Activity »
Which of the lines in the data mention the string "area"? List them all.

(Stored data entries)
============

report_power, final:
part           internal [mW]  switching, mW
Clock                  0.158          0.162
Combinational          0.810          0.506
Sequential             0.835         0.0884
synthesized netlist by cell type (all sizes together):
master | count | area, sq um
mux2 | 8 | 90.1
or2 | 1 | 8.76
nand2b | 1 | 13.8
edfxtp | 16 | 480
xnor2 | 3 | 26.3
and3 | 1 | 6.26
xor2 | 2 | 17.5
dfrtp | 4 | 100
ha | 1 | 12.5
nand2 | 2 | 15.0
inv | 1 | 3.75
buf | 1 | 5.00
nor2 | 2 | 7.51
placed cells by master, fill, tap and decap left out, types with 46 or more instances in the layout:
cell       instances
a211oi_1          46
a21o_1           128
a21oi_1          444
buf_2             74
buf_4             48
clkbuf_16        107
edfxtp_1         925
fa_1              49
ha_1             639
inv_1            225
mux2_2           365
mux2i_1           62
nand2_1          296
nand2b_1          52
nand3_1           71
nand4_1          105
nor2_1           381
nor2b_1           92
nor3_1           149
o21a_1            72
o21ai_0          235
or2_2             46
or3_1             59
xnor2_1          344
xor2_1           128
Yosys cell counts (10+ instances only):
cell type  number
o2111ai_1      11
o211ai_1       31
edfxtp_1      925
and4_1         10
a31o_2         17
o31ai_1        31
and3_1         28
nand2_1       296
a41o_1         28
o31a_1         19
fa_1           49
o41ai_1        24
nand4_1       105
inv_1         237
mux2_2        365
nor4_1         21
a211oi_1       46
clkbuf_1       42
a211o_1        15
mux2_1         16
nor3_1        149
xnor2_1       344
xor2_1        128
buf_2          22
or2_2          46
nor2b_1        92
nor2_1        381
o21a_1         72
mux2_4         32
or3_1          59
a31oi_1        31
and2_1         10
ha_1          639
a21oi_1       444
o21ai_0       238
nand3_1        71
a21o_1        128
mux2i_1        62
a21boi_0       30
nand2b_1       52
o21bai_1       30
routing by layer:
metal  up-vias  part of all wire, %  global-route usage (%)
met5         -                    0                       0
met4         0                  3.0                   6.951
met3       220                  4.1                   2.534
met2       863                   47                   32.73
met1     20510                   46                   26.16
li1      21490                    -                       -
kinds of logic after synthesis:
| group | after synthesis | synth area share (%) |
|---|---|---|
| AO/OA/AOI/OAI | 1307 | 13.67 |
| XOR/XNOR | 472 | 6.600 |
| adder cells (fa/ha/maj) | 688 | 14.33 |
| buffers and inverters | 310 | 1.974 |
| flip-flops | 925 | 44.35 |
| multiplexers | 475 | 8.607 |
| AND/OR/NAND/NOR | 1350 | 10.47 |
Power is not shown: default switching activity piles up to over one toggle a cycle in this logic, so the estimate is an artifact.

============

Response to the exercise »
master | count | area, sq um
| group | after synthesis | synth area share (%) |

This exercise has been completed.